Patti (baconater) (goldengreene) | 56525 comments Oh alright then.

Voted. :)


message 28: by Mago (new)

Mago (Mark) | 1709 comments Simon, are the results up yet?


message 29: by Simon (Highwayman) (last edited Jul 25, 2012 02:42AM) (new)

Simon (Highwayman) (highwayman) | 4276 comments We are not doing all that well as a fledgeling democracy I'm afraid.



A Timely Denouement.......5 votes 33.3%
Midwinter Murders .......... 5 votes 33.3%
Who Killed the Doc........... 4 votes 26.7%
Butchery........................... 1 vote 6.7%


message 30: by Jud (new)

Jud (judibud) | 16799 comments I vote Midwinter Murders for picking the next contest.


message 31: by Jay-me (Janet) (last edited Jul 25, 2012 03:18AM) (new)

Jay-me (Janet)  | 3784 comments Jud (Disney Diva) wrote: "I vote Midwinter Murders for picking the next contest."

Who were the authors please?

I never did find out who wrote the one I voted for last time.

(and sorry forgot to vote this time but I would have chosen Midwinter Murders)


message 32: by Jud (new)

Jud (judibud) | 16799 comments Any guesses?


message 33: by Kath (new)

Kath Middleton | 23860 comments Well, having gone from winner of the first contest to a resounding last in this one, I'm aiming for a minus number of votes in the forthcoming contest (if there is one!)

Evidently my decision not to become an author is a good one and is now backed by thorough research!


Simon (Highwayman) (highwayman) | 4276 comments I killed the doc.


message 35: by Mago (new)

Mago (Mark) | 1709 comments I was murdering in Midwinter.

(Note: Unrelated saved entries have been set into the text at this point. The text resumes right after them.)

<file path="config.mk">
export PLATFORM = sky130hd
export DESIGN_NAME = bbsf_seq
export DESIGN_NICKNAME = d
export VERILOG_FILES = /design/src/hdl/bbsf_pkg.sv /design/src/hdl/bbsf_seq.sv
export SDC_FILE = /design/constraint.sdc
export NUM_CORES = 1
export LEC_CHECK = 0
export BUFFER_PORTS_ARGS = -buffer_cell sky130_fd_sc_hd__clkbuf_2
export CAP_MARGIN = 40
export CORE_UTILIZATION = 47
export CTS_BUF_LIST = sky130_fd_sc_hd__clkbuf_8
export DETAILED_ROUTE_END_ITERATION = 16
export PLACE_DENSITY_LB_ADDON = 0.08
export SETUP_SLACK_MARGIN = 0.05
export SLEW_MARGIN = 20
export SYNTH_ARGS = -nofsm -noshare
export SYNTH_HDL_FRONTEND = slang
export SYNTH_SLANG_ARGS = --single-unit
</file>
<file path="constraint.sdc">
create_clock -name i_clk -period 2.2 [get_ports i_clk]
set_clock_uncertainty 0.15 [all_clocks]
set_input_delay 0.55 -clock i_clk [delete_from_list [all_inputs] [get_ports i_clk]]
set_output_delay 0.55 -clock i_clk [all_outputs]
set_load 0.02 [all_outputs]
</file>
<file path="src/hdl/bbsf_pkg.sv">
package bbsf_pkg;

    localparam int CMD_W    = 3;
    localparam int BYTE_W   = 8;
    localparam int LEN_W    = 7;
    localparam int CNT_W    = 11;
    localparam int TOTAL_W  = 32;

    localparam logic [CNT_W-1:0] CAP_RESET = 11'd1024;

    typedef enum logic [CMD_W-1:0] {
        CMD_WRITE = 3'd0,
        CMD_END   = 3'd1,
        CMD_PEEK  = 3'd2,
        CMD_READ  = 3'd3,
        CMD_POP   = 3'd4
    } t_cmd_code;

    typedef struct packed {
        logic [CMD_W-1:0]  command;
        logic [BYTE_W-1:0] data_byte;
        logic [LEN_W-1:0]  length;
    } t_cmd;

    typedef struct packed {
        logic [BYTE_W-1:0]  out_byte;
        logic               byte_valid;
        logic               last_of_run;
        logic               write_accepted;
        logic               error_flag;
        logic [CNT_W-1:0]   stored_count;
        logic [CNT_W-1:0]   space_left;
        logic [TOTAL_W-1:0] total_written;
        logic [TOTAL_W-1:0] total_read;
        logic               input_closed;
        logic               end_of_stream;
    } t_res;

    // Request from the command decoder to the run sequencer.
    typedef struct packed {
        logic start;
        logic single;
        logic accepted;
    } t_run_ctl;

endpackage

</file>
<file path="src/hdl/bbsf_seq.sv">
module bbsf_seq #(
    parameter int DEPTH = 1024,
    parameter int AW    = 10,
    parameter int RW    = 7
) (
    input  logic                        i_clk,
    input  logic                        i_rst_n,
    input  bbsf_pkg::t_run_ctl          i_ctl,
    input  logic [AW-1:0]               i_base,
    input  logic [RW-1:0]               i_count,
    output logic                        o_cmd_ready,
    output logic                        o_rd_en,
    output logic [AW-1:0]               o_rd_addr,
    input  logic [bbsf_pkg::BYTE_W-1:0] i_rd_data,
    output logic                        o_out_valid,
    input  logic                        i_out_ready,
    output logic [bbsf_pkg::BYTE_W-1:0] o_out_byte,
    output logic                        o_byte_valid,
    output logic                        o_last,
    output logic                        o_accepted
);

    typedef enum logic {
        ST_IDLE,
        ST_STREAM
    } t_state;

    t_state                      r_state;
    logic [AW-1:0]               r_addr;
    logic [RW-1:0]               r_rem;
    logic                        r_q_vld;
    logic                        r_q_last;
    logic                        r_o_vld;
    logic [bbsf_pkg::BYTE_W-1:0] r_o_byte;
    logic                        r_o_bvld;
    logic                        r_o_last;
    logic                        r_o_acc;

    logic out_free;
    logic consume;
    logic issue;
    logic load_out;

    // The memory output acts as a one-entry buffer in front of the output register.
    assign out_free    = !r_o_vld || i_out_ready;
    assign consume     = r_q_vld && out_free;
    assign issue       = (r_state == ST_STREAM) && (r_rem != '0) && (!r_q_vld || consume);
    assign o_cmd_ready = (r_state == ST_IDLE) && out_free;
    assign o_rd_en     = issue;
    assign o_rd_addr   = r_addr;
    // The output register takes a new result this cycle.
    assign load_out    = ((r_state == ST_IDLE) && i_ctl.start && i_ctl.single) ||
                         ((r_state == ST_STREAM) && consume);

    always_ff @(posedge i_clk) begin
        if (!i_rst_n) begin
            r_state <= ST_IDLE;
            r_rem   <= '0;
            r_q_vld <= 1'b0;
            r_o_vld <= 1'b0;
        end else begin
            if (r_o_vld && i_out_ready && !load_out) begin
                r_o_vld <= 1'b0;
            end
            unique case (r_state)
                ST_IDLE: begin
                    if (i_ctl.start) begin
                        if (i_ctl.single) begin
                            r_o_vld  <= 1'b1;
                            r_o_byte <= '0;
                            r_o_bvld <= 1'b0;
                            r_o_last <= 1'b1;
                            r_o_acc  <= i_ctl.accepted;
                        end else begin
                            r_state <= ST_STREAM;
                            r_addr  <= i_base;
                            r_rem   <= i_count;
                        end
                    end
                end
                ST_STREAM: begin
                    if (issue) begin
                        r_addr   <= (r_addr == AW'(DEPTH - 1)) ? '0 : r_addr + 1'b1;
                        r_rem    <= r_rem - 1'b1;
                        r_q_vld  <= 1'b1;
                        r_q_last <= (r_rem == RW'(1));
                    end else if (consume) begin
                        r_q_vld <= 1'b0;
                    end
                    if (consume) begin
                        r_o_vld  <= 1'b1;
                        r_o_byte <= i_rd_data;
                        r_o_bvld <= 1'b1;
                        r_o_last <= r_q_last;
                        r_o_acc  <= 1'b0;
                        if (r_q_last) begin
                            r_state <= ST_IDLE;
                        end
                    end
                end
                default: r_state <= ST_IDLE;
            endcase
        end
    end

    assign o_out_valid  = r_o_vld;
    assign o_out_byte   = r_o_byte;
    assign o_byte_valid = r_o_bvld;
    assign o_last       = r_o_last;
    assign o_accepted   = r_o_acc;

endmodule

</file>
[config.mk]
export PLATFORM = sky130hd
export DESIGN_NAME = prefix_expression_stack_evaluator
export DESIGN_NICKNAME = d
export VERILOG_FILES = /design/src/pese_pkg.sv /design/src/pese_div.sv /design/src/pese_ctrl.sv /design/src/pese_dp.sv /design/src/prefix_expression_stack_evaluator.sv
export SDC_FILE = /design/constraint.sdc
export NUM_CORES = 2
export LEC_CHECK = 0
export BUFFER_PORTS_ARGS = -buffer_cell sky130_fd_sc_hd__buf_4
export CAP_MARGIN = 20
export CORE_UTILIZATION = 40
export CTS_CLUSTER_DIAMETER = 60
export DETAILED_ROUTE_END_ITERATION = 10
export GPL_ROUTABILITY_DRIVEN = 0
export PLACE_DENSITY = 0.62
export REMOVE_ABC_BUFFERS = 1
export SYNTH_ARGS = -nofsm -noshare
export SYNTH_HDL_FRONTEND = slang
export SYNTH_SLANG_ARGS = --single-unit
[constraint.sdc]
create_clock -name clk -period 20.5 [get_ports clk]
set_input_delay 4.1 -clock clk [delete_from_list [all_inputs] [get_ports clk]]
set_output_delay 4.1 -clock clk [all_outputs]
set_load 0.05 [all_outputs]
**config.mk**
```make
export PLATFORM = sky130hd
export DESIGN_NAME = indexed_table_with_remove_policies
export DESIGN_NICKNAME = d
export VERILOG_FILES = /design/src/hw/rtl/itrp_pkg.sv /design/src/hw/rtl/indexed_table_with_remove_policies.sv /design/src/hw/rtl/itrp_datapath.sv /design/src/hw/rtl/itrp_ctrl.sv
export SDC_FILE = /design/constraint.sdc
export NUM_CORES = 2
export LEC_CHECK = 0
export BUFFER_PORTS_ARGS = -buffer_cell sky130_fd_sc_hd__buf_2
export CAP_MARGIN = 20
export CORE_UTILIZATION = 63
export CTS_CLUSTER_DIAMETER = 30
export DETAILED_ROUTE_END_ITERATION = 7
export PLACE_DENSITY = 0.79
export SLEW_MARGIN = 5
export SYNTH_ARGS = -nofsm -noshare
export SYNTH_HDL_FRONTEND = slang
export SYNTH_SLANG_ARGS = --single-unit
```
**constraint.sdc**
```tcl
create_clock -name clk_i -period 6.4 [get_ports clk_i]
set_input_delay 0.32 -clock clk_i [delete_from_list [all_inputs] [get_ports clk_i]]
set_output_delay 0.32 -clock clk_i [all_outputs]
set_load 0.05 [all_outputs]
```
$ cat config.mk
export PLATFORM = sky130hd
export DESIGN_NAME = arm_fetch_dispatch_decision
export DESIGN_NICKNAME = d
export VERILOG_FILES = /design/src/afd_pkg.sv /design/src/afd_decode.sv /design/src/afd_decide.sv /design/src/arm_fetch_dispatch_decision.sv
export SDC_FILE = /design/constraint.sdc
export NUM_CORES = 1
export LEC_CHECK = 0
export BUFFER_PORTS_ARGS = -buffer_cell sky130_fd_sc_hd__buf_2
export CAP_MARGIN = 40
export CORE_AREA = 2 2 97 99
export CTS_CLUSTER_DIAMETER = 80
export DETAILED_ROUTE_END_ITERATION = 8
export DIE_AREA = 0 0 99 101
export GPL_TIMING_DRIVEN = 0
export PLACE_DENSITY = 0.75
export SYNTH_ARGS = -nofsm -noshare
export SYNTH_HDL_FRONTEND = slang
export SYNTH_SLANG_ARGS = --single-unit
export TNS_END_PERCENT = 10
$ cat constraint.sdc
create_clock -name clk -period 3.95 [get_ports clk]
set_input_delay 0 -clock clk [delete_from_list [all_inputs] [get_ports clk]]
set_output_delay 0 -clock clk [all_outputs]
set_load 0.005 [all_outputs]
$ cat src/midpoint_ellipse_rasterizer.sv
// Midpoint ellipse rasterizer top level: sequencer, state and output word register.
// Start word: setup in S_RY2, S_RX2, S_RXRY and S_INIT, then S_CHECK, then 2 or 4 output words.
// Step word: S_STEP_A and S_STEP_B, then S_CHECK, then 2 or 4 output words.
// Either word passes S_SW1 to S_SW5 when region two begins; output words go at one per cycle while m_tready is high.
// A step after completion is accepted in S_IDLE and produces nothing.
// rst_n is asynchronous, active low; all state clears to idle with no ellipse active.
module midpoint_ellipse_rasterizer
    import mer_pkg::*;
#(
    parameter int COORD_WIDTH = COORD_WIDTH_DEF,
    parameter int COLOR_WIDTH = COLOR_WIDTH_DEF,
    localparam int RW     = COORD_WIDTH - 1,
    localparam int OW     = COORD_WIDTH + 1,
    localparam int IN_BITS  = 1 + 2 * COORD_WIDTH + 2 * RW + COLOR_WIDTH,
    localparam int IN_W   = ((IN_BITS + 7) / 8) * 8,
    localparam int OUT_BITS = 3 * OW + COLOR_WIDTH,
    localparam int OUT_W  = ((OUT_BITS + 7) / 8) * 8
) (
    input  logic             clk,
    input  logic             rst_n,
    input  logic             s_tvalid,
    output logic             s_tready,
    // fill_mode, center_x, center_y, radius_x, radius_y, color (low bit up)
    input  logic [IN_W-1:0]  s_tdata,
    // operation
    input  logic             s_tuser,
    output logic             m_tvalid,
    input  logic             m_tready,
    // row, col_first, col_last, pixel_color (low bit up)
    output logic [OUT_W-1:0] m_tdata,
    // done_res
    output logic             m_tuser,
    output logic             m_tlast
);

    localparam int CW = COORD_WIDTH;
    localparam int SW = 2 * RW;            // squared radius
    localparam int AW = 3 * CW;            // accum_px / accum_py
    localparam int DW = 4 * CW;            // decision
    localparam int MW = 2 * CW + 4;        // multiplier operand
    localparam int PW = 2 * MW;            // multiplier product

    // input field offsets
    localparam int CX_LO  = 1;
    localparam int CY_LO  = CX_LO + CW;
    localparam int RX_LO  = CY_LO + CW;
    localparam int RY_LO  = RX_LO + RW;
    localparam int COL_LO = RY_LO + RW;

    localparam logic signed [MW-1:0] MW_ONE = MW'(1);
    localparam logic signed [OW-1:0] OW_ONE = OW'(1);
    localparam logic signed [OW-1:0] OW_TWO = OW'(2);
    localparam logic [1:0] K_FILL_LAST = 2'd1;
    localparam logic [1:0] K_OUT_LAST  = 2'd3;

    typedef enum logic [3:0] {
        S_IDLE,
        S_RY2,      // issue ry*ry
        S_RX2,      // take ry2, issue rx*rx
        S_RXRY,     // take rx2, issue rx2*ry
        S_INIT,     // initial accumulators and decision
        S_CHECK,    // region switch test and completion
        S_SW1,      // issue ry2 * px(px+1)
        S_SW2,      // add, issue (py-1)^2
        S_SW3,      // issue rx2 * (py-1)^2
        S_SW4,      // add, issue rx2*ry2
        S_SW5,      // subtract
        S_STEP_A,   // move position and accumulators
        S_STEP_B,   // update decision
        S_EMIT      // one output word per cycle while m_tready allows
    } state_t;

    state_t state_reg, state_next;

    logic signed [CW-1:0]  ctr_x_reg, ctr_x_next, ctr_y_reg, ctr_y_next;
    logic [RW-1:0]         rad_x_reg, rad_x_next, rad_y_reg, rad_y_next;
    logic [COLOR_WIDTH-1:0] draw_color_reg, draw_color_next;
    logic                  filling_reg, filling_next;
    logic [SW-1:0]         rx2_reg, rx2_next, ry2_reg, ry2_next;
    logic signed [OW-1:0]  pos_x_reg, pos_x_next;
    logic signed [CW-1:0]  pos_y_reg, pos_y_next;
    logic signed [AW-1:0]  accum_px_reg, accum_px_next, accum_py_reg, accum_py_next;
    logic signed [DW-1:0]  decision_reg, decision_next;
    logic                  region_two_reg, region_two_next;
    logic                  active_reg, active_next;
    logic                  done_reg, done_next;
    logic                  move_x_reg, move_x_next, move_y_reg, move_y_next;
    logic [1:0]            k_reg, k_next;

    logic                  out_valid_reg, out_valid_next;
    logic signed [OW-1:0]  row_reg, row_next;
    logic signed [OW-1:0]  col_first_reg, col_first_next, col_last_reg, col_last_next;
    logic [COLOR_WIDTH-1:0] out_color_reg, out_color_next;
    logic                  out_last_reg, out_last_next;
    logic                  out_done_reg, out_done_next;

    // multiplier
    logic signed [MW-1:0] mul_a, mul_b;
    logic signed [PW-1:0] mul_p;

    logic signed [MW-1:0] ry_m, rx_m, rx2_m, ry2_m, px_m, px1_m, py1_m, prod_m, sq_m;
    logic signed [DW-1:0] prod_d, apx_d, apy_d;
    logic [AW-1:0]        two_ry2, two_rx2;

    // branch terms of one loop iteration
    logic dec_neg, dec_pos, branch, move_x, move_y;
    logic switch_now, done_now;

    // output geometry
    logic signed [OW-1:0] cx_e, cy_e, py_e;
    logic signed [OW-1:0] top_row, bot_row, left_col, right_col, span_end;
    logic                 k_last;

    mer_mul #(
        .W (MW)
    ) u_mul (
        .clk     (clk),
        .a       (mul_a),
        .b       (mul_b),
        .product (mul_p)
    );

    assign ry_m   = MW'($signed({1'b0, rad_y_reg}));
    assign rx_m   = MW'($signed({1'b0, rad_x_reg}));
    assign rx2_m  = MW'($signed({1'b0, rx2_reg}));
    assign ry2_m  = MW'($signed({1'b0, ry2_reg}));
    assign sq_m   = MW'($signed({1'b0, mul_p[SW-1:0]}));
    assign px_m   = MW'(pos_x_reg);
    assign px1_m  = px_m + MW_ONE;
    assign py1_m  = MW'(pos_y_reg) - MW_ONE;
    assign prod_m = $signed(mul_p[MW-1:0]);
    assign prod_d = $signed(mul_p[DW-1:0]);
    assign apx_d  = DW'(accum_px_reg);
    assign apy_d  = DW'(accum_py_reg);
    assign two_ry2 = AW'({ry2_reg, 1'b0});
    assign two_rx2 = AW'({rx2_reg, 1'b0});

    // operand select for the shared multiplier
    always_comb
    begin
        mul_a = '0;
        mul_b = '0;
        unique case (state_reg)
            S_RY2:
            begin
                mul_a = ry_m;
                mul_b = ry_m;
            end
            S_RX2:
            begin
                mul_a = rx_m;
                mul_b = rx_m;
            end
            S_RXRY:
            begin
                mul_a = sq_m;
                mul_b = ry_m;
            end
            S_CHECK:
            begin
                mul_a = px_m;
                mul_b = px1_m;
            end
            S_SW1:
            begin
                mul_a = ry2_m;
                mul_b = prod_m;
            end
            S_SW2:
            begin
                mul_a = py1_m;
                mul_b = py1_m;
            end
            S_SW3:
            begin
                mul_a = rx2_m;
                mul_b = prod_m;
            end
            S_SW4:
            begin
                mul_a = rx2_m;
                mul_b = ry2_m;
            end
            default:
            begin
                mul_a = '0;
                mul_b = '0;
            end
        endcase
    end

    // region one tests decision < 0, region two tests decision > 0
    assign dec_neg = decision_reg[DW-1];
    assign dec_pos = !dec_neg && (decision_reg != '0);
    assign branch  = region_two_reg ? dec_pos : dec_neg;
    assign move_x  = !region_two_reg || !branch;
    assign move_y  = region_two_reg || !branch;

    assign switch_now = !region_two_reg && !(accum_px_reg < accum_py_reg);
    assign done_now   = (switch_now || region_two_reg) && !pos_y_reg[CW-1];

    // pixel set: rows cy+y and cy-y-1, columns cx+x and cx-x-1
    assign cx_e      = OW'(ctr_x_reg);
    assign cy_e      = OW'(ctr_y_reg);
    assign py_e      = OW'(pos_y_reg);
    assign top_row   = cy_e + py_e;
    assign bot_row   = cy_e - py_e - OW_ONE;
    assign left_col  = cx_e + pos_x_reg;
    assign right_col = cx_e - pos_x_reg - OW_ONE;
    assign span_end  = cx_e - pos_x_reg - OW_TWO;
    assign k_last    = (k_reg == (filling_reg ? K_FILL_LAST : K_OUT_LAST));

    always_comb
    begin
        state_next      = state_reg;
        ctr_x_next      = ctr_x_reg;
        ctr_y_next      = ctr_y_reg;
        rad_x_next      = rad_x_reg;
        rad_y_next      = rad_y_reg;
        draw_color_next = draw_color_reg;
        filling_next    = filling_reg;
        rx2_next        = rx2_reg;
        ry2_next        = ry2_reg;
        pos_x_next      = pos_x_reg;
        pos_y_next      = pos_y_reg;
        accum_px_next   = accum_px_reg;
        accum_py_next   = accum_py_reg;
        decision_next   = decision_reg;
        region_two_next = region_two_reg;
        active_next     = active_reg;
        done_next       = done_reg;
        move_x_next     = move_x_reg;
        move_y_next     = move_y_reg;
        k_next          = k_reg;
        out_valid_next  = out_valid_reg && !m_tready;
        row_next        = row_reg;
        col_first_next  = col_first_reg;
        col_last_next   = col_last_reg;
        out_color_next  = out_color_reg;
        out_last_next   = out_last_reg;
        out_done_next   = out_done_reg;

        unique case (state_reg)
            S_IDLE:
            begin
                if (s_tvalid)
                begin
                    if (s_tuser == OP_START)
                    begin
                        filling_next    = s_tdata[0];
                        ctr_x_next      = $signed(s_tdata[CX_LO +: CW]);
                        ctr_y_next      = $signed(s_tdata[CY_LO +: CW]);
                        rad_x_next      = s_tdata[RX_LO +: RW];
                        rad_y_next      = s_tdata[RY_LO +: RW];
                        draw_color_next = s_tdata[COL_LO +: COLOR_WIDTH];
                        pos_x_next      = -OW_ONE;
                        pos_y_next      = -$signed({1'b0, s_tdata[RY_LO +: RW]});
                        region_two_next = 1'b0;
                        active_next     = 1'b1;
                        state_next      = S_RY2;
                    end
                    else if (active_reg)
                    begin
                        state_next = S_STEP_A;
                    end
                end
            end
            S_RY2:
            begin
                state_next = S_RX2;
            end
            S_RX2:
            begin
                ry2_next   = mul_p[SW-1:0];
                state_next = S_RXRY;
            end
            S_RXRY:
            begin
                rx2_next   = mul_p[SW-1:0];
                state_next = S_INIT;
            end
            S_INIT:
            begin
                // product is rx2*ry
                accum_px_next = $signed(two_ry2);
                accum_py_next = $signed({mul_p[AW-2:0], 1'b0});
                decision_next = $signed(DW'({ry2_reg, 2'b00})) - prod_d
                              + $signed(DW'(rx2_reg >> 2));
                state_next    = S_CHECK;
            end
            S_CHECK:
            begin
                done_next   = done_now;
                active_next = !done_now;
                k_next      = '0;
                if (switch_now)
                begin
                    region_two_next = 1'b1;
                    decision_next   = $signed(DW'(rx2_reg)) - apy_d;
                    state_next      = S_SW1;
                end
                else
                begin
                    state_next = S_EMIT;
                end
            end
            S_SW1:
            begin
                state_next = S_SW2;
            end
            S_SW2:
            begin
                decision_next = decision_reg + prod_d;
                state_next    = S_SW3;
            end
            S_SW3:
            begin
                state_next = S_SW4;
            end
            S_SW4:
            begin
                decision_next = decision_reg + prod_d;
                state_next    = S_SW5;
            end
            S_SW5:
            begin
                decision_next = decision_reg - prod_d;
                state_next    = S_EMIT;
            end
            S_STEP_A:
            begin
                move_x_next = move_x;
                move_y_next = move_y;
                if (move_x)
                begin
                    pos_x_next    = pos_x_reg - OW_ONE;
                    accum_px_next = accum_px_reg + $signed(two_ry2);
                end
                if (move_y)
                begin
                    pos_y_next    = pos_y_reg + CW'(1);
                    accum_py_next = accum_py_reg - $signed(two_rx2);
                end
                state_next = S_STEP_B;
            end
            S_STEP_B:
            begin
                decision_next = decision_reg
                              + $signed(DW'(region_two_reg ? rx2_reg : ry2_reg))
                              + (move_x_reg ? apx_d : '0)
                              - (move_y_reg ? apy_d : '0);
                state_next    = S_CHECK;
            end
            S_EMIT:
            begin
                if (!out_valid_reg || m_tready)
                begin
                    out_valid_next = 1'b1;
                    out_color_next = draw_color_reg;
                    out_last_next  = k_last;
                    out_done_next  = done_reg;
                    if (filling_reg)
                    begin
                        row_next       = k_reg[0] ? bot_row : top_row;
                        col_first_next = left_col;
                        col_last_next  = span_end;
                    end
                    else
                    begin
                        row_next       = k_reg[1] ? bot_row : top_row;
                        col_first_next = k_reg[0] ? right_col : left_col;
                        col_last_next  = k_reg[0] ? right_col : left_col;
                    end
                    k_next = k_reg + 2'd1;
                    if (k_last)
                    begin
                        state_next = S_IDLE;
                    end
                end
            end
            default:
            begin
                state_next = S_IDLE;
            end
        endcase
    end

    always_ff @(posedge clk or negedge rst_n)
    begin
        if (!rst_n)
        begin
            state_reg      <= S_IDLE;
            ctr_x_reg      <= '0;
            ctr_y_reg      <= '0;
            rad_x_reg      <= '0;
            rad_y_reg      <= '0;
            draw_color_reg <= '0;
            filling_reg    <= 1'b0;
            rx2_reg        <= '0;
            ry2_reg        <= '0;
            pos_x_reg      <= '0;
            pos_y_reg      <= '0;
            accum_px_reg   <= '0;
            accum_py_reg   <= '0;
            decision_reg   <= '0;
            region_two_reg <= 1'b0;
            active_reg     <= 1'b0;
            done_reg       <= 1'b0;
            move_x_reg     <= 1'b0;
            move_y_reg     <= 1'b0;
            k_reg          <= '0;
            out_valid_reg  <= 1'b0;
            row_reg        <= '0;
            col_first_reg  <= '0;
            col_last_reg   <= '0;
            out_color_reg  <= '0;
            out_last_reg   <= 1'b0;
            out_done_reg   <= 1'b0;
        end
        else
        begin
            state_reg      <= state_next;
            ctr_x_reg      <= ctr_x_next;
            ctr_y_reg      <= ctr_y_next;
            rad_x_reg      <= rad_x_next;
            rad_y_reg      <= rad_y_next;
            draw_color_reg <= draw_color_next;
            filling_reg    <= filling_next;
            rx2_reg        <= rx2_next;
            ry2_reg        <= ry2_next;
            pos_x_reg      <= pos_x_next;
            pos_y_reg      <= pos_y_next;
            accum_px_reg   <= accum_px_next;
            accum_py_reg   <= accum_py_next;
            decision_reg   <= decision_next;
            region_two_reg <= region_two_next;
            active_reg     <= active_next;
            done_reg       <= done_next;
            move_x_reg     <= move_x_next;
            move_y_reg     <= move_y_next;
            k_reg          <= k_next;
            out_valid_reg  <= out_valid_next;
            row_reg        <= row_next;
            col_first_reg  <= col_first_next;
            col_last_reg   <= col_last_next;
            out_color_reg  <= out_color_next;
            out_last_reg   <= out_last_next;
            out_done_reg   <= out_done_next;
        end
    end

    // input is taken only between words; the final output word may still wait
    assign s_tready = (state_reg == S_IDLE);
    assign m_tvalid = out_valid_reg;
    assign m_tdata  = OUT_W'({out_color_reg, col_last_reg, col_first_reg, row_reg});
    assign m_tuser  = out_done_reg;
    assign m_tlast  = out_last_reg;

endmodule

message 36: by Philip (sarah) (new)

Philip (sarah) Willis | 4630 comments All winners IMO! It was really difficult to choose just one.Congratulations all.


message 37: by Kath (new)

Kath Middleton | 23860 comments I voted for the Time Machine!


message 38: by Mago (new)

Mago (Mark) | 1709 comments Ignite wrote: "I voted for the Time Machine!"

So did I.


message 39: by Pat () (new)

Pat ()  | -245 comments Me too


message 40: by Tim (new)

Tim | 8539 comments I voted for Who Killed the Doc. It was the last sentence that won me:

the thought was interrupted as he hit a bit of old Microsoft code and abruptly blue screened.

:-D


message 41: by Darren (new)

Darren Humphries (darrenhf) | 6903 comments Ignite wrote: "I voted for the Time Machine!"

You might be shocked to know that this was mine.

Then again, you might not.


message 42: by Kath (new)

Kath Middleton | 23860 comments I might not. Actually I thought that was Simon's and yours was his.


Simon (Highwayman) (highwayman) | 4276 comments Darrens was too clever to be mine.


message 44: by Kath (new)

Kath Middleton | 23860 comments I don't know. I thought yours was clever. I kind of thought the science-fictiony thing said Darren. 11th commandment - Thou shalt not assume!